Hasta esa mañana del cinco de marzo en la que me dispuse buscar una cafetería donde desayunar, y encontré la mesa bañada por el sol de las ocho de la mañana en el restaurante “Mesón de la Plaza”.
Las páginas de mi libro rejuvenecidas por el sol se tornaron contemporáneas y en ese rincón de Sancti Espiritus yo pasaba desapercibido como un fantasma foráneo.
Entonces, leí una descripción exacta de mi actualidad, la de un hombre solitario sin nada que hacer en lo inmediato, “desconcertado por la posibilidad de dialogar conmigo mismo” me dijo el libro, sumergido donde quiera que esté en mi desorden mental, “el desorden de la partida presurosa, era todavía presencia de la ausente” me explicó Carpentier, y fue entonces que descubrí por primera vez la genialidad de su literatura, capaz de desplegar la más frondosa descripción, pero a la vez resumirla en una sola oración dentro del párrafo, capaz de contener el todo en la parte.

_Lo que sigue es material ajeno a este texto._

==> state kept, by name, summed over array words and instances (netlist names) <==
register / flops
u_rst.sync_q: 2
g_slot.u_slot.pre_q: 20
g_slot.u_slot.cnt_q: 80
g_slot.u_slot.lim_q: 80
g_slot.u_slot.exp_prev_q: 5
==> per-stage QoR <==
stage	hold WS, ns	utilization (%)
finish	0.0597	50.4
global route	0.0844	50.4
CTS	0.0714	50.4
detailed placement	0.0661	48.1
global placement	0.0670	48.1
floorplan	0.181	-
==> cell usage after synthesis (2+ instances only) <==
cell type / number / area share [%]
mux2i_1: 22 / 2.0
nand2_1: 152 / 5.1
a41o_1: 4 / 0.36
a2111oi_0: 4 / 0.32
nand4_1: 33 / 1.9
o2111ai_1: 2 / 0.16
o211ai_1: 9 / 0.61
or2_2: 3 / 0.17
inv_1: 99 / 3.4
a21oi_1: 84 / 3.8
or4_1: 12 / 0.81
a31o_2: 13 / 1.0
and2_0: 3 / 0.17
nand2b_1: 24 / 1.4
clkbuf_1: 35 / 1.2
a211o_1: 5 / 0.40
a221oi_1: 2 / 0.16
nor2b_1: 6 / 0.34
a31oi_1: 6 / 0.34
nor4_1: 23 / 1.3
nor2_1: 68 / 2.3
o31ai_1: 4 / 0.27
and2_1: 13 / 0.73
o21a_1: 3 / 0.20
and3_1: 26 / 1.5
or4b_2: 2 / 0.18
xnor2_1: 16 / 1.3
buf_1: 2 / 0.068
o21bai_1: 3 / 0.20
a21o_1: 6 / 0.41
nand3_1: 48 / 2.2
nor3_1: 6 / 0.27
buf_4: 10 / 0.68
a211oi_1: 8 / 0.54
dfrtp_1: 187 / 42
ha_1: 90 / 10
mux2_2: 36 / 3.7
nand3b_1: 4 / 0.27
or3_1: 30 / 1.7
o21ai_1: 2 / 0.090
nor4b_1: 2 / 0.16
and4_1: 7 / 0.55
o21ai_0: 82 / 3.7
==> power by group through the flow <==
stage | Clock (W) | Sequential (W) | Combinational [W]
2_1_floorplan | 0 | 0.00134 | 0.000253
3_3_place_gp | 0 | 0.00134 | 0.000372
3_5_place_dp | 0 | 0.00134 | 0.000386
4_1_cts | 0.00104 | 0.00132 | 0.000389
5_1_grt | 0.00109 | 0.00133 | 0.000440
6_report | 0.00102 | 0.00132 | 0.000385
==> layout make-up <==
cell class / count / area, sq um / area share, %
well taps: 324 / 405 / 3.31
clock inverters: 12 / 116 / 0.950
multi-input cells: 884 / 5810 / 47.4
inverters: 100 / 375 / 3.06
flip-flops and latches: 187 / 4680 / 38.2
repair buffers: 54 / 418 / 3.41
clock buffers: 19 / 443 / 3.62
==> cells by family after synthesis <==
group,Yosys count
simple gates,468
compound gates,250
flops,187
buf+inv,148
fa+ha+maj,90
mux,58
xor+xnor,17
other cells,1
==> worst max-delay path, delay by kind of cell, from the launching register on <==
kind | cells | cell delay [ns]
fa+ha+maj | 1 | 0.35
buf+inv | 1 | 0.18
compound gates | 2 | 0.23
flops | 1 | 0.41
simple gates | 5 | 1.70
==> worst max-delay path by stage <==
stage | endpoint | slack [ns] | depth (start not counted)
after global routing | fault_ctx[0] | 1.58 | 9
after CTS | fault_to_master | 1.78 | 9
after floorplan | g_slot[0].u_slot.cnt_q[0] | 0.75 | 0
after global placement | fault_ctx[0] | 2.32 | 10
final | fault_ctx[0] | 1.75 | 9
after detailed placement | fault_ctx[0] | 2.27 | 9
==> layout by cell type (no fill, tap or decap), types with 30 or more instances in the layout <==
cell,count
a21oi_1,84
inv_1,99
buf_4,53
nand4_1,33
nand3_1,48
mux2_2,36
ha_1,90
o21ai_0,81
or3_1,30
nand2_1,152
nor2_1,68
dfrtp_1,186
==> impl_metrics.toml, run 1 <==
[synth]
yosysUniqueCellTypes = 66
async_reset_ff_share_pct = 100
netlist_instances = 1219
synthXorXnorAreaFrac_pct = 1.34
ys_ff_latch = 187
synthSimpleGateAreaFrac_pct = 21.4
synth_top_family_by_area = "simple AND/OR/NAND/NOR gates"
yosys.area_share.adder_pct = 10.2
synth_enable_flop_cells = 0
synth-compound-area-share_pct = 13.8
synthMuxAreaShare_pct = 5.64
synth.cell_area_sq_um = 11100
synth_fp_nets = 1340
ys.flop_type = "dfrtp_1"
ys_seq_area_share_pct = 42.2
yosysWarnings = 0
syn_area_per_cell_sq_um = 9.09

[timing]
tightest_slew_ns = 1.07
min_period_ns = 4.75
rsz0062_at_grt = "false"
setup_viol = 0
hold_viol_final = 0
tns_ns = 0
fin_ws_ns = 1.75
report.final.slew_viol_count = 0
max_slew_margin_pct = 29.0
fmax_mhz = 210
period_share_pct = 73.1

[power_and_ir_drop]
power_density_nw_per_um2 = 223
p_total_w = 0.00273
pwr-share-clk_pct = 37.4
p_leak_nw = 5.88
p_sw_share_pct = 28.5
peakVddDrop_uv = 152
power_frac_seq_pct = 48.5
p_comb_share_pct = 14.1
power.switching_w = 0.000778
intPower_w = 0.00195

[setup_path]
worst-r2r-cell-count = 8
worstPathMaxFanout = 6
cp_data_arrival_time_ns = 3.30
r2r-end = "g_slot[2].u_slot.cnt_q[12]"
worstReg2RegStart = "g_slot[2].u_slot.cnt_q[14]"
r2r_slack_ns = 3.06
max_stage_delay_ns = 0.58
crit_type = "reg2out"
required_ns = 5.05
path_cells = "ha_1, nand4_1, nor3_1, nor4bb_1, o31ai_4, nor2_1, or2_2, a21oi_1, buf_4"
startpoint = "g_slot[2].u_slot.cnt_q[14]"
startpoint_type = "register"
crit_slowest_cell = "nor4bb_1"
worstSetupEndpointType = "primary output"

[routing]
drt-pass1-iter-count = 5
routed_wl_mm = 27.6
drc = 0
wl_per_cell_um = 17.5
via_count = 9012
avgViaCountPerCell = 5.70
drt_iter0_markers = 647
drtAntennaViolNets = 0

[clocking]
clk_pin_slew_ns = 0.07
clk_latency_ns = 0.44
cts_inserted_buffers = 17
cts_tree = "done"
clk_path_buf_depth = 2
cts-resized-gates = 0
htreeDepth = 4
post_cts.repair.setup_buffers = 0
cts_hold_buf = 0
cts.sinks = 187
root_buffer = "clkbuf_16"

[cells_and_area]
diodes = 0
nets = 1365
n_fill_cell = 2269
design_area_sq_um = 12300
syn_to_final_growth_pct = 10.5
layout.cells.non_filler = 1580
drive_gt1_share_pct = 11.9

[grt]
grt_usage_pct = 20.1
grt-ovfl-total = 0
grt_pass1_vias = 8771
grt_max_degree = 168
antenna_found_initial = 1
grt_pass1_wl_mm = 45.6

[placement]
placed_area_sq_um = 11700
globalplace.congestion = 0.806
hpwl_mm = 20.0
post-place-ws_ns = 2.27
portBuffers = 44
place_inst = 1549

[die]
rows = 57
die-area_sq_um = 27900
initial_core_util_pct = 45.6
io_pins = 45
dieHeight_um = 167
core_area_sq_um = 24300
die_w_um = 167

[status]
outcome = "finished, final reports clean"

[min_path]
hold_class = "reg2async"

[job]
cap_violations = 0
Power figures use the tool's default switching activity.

Desde aquella mañana ya no soy el fantasma foráneo tomando café en un restaurante vacío, el “buen día, hermano” del encargado de la barra de Mesón de la Plaza, viene siempre acompañado de un “¿lo de siempre?”, como en San Justo, como en Parque Chacabuco, y entonces yo asiento cómplice con la cabeza, como quien vive una vida que tiene mucho de lo de siempre, como quien está seguro de que el libro que carga es “un libro de uso” ¿Me entienden?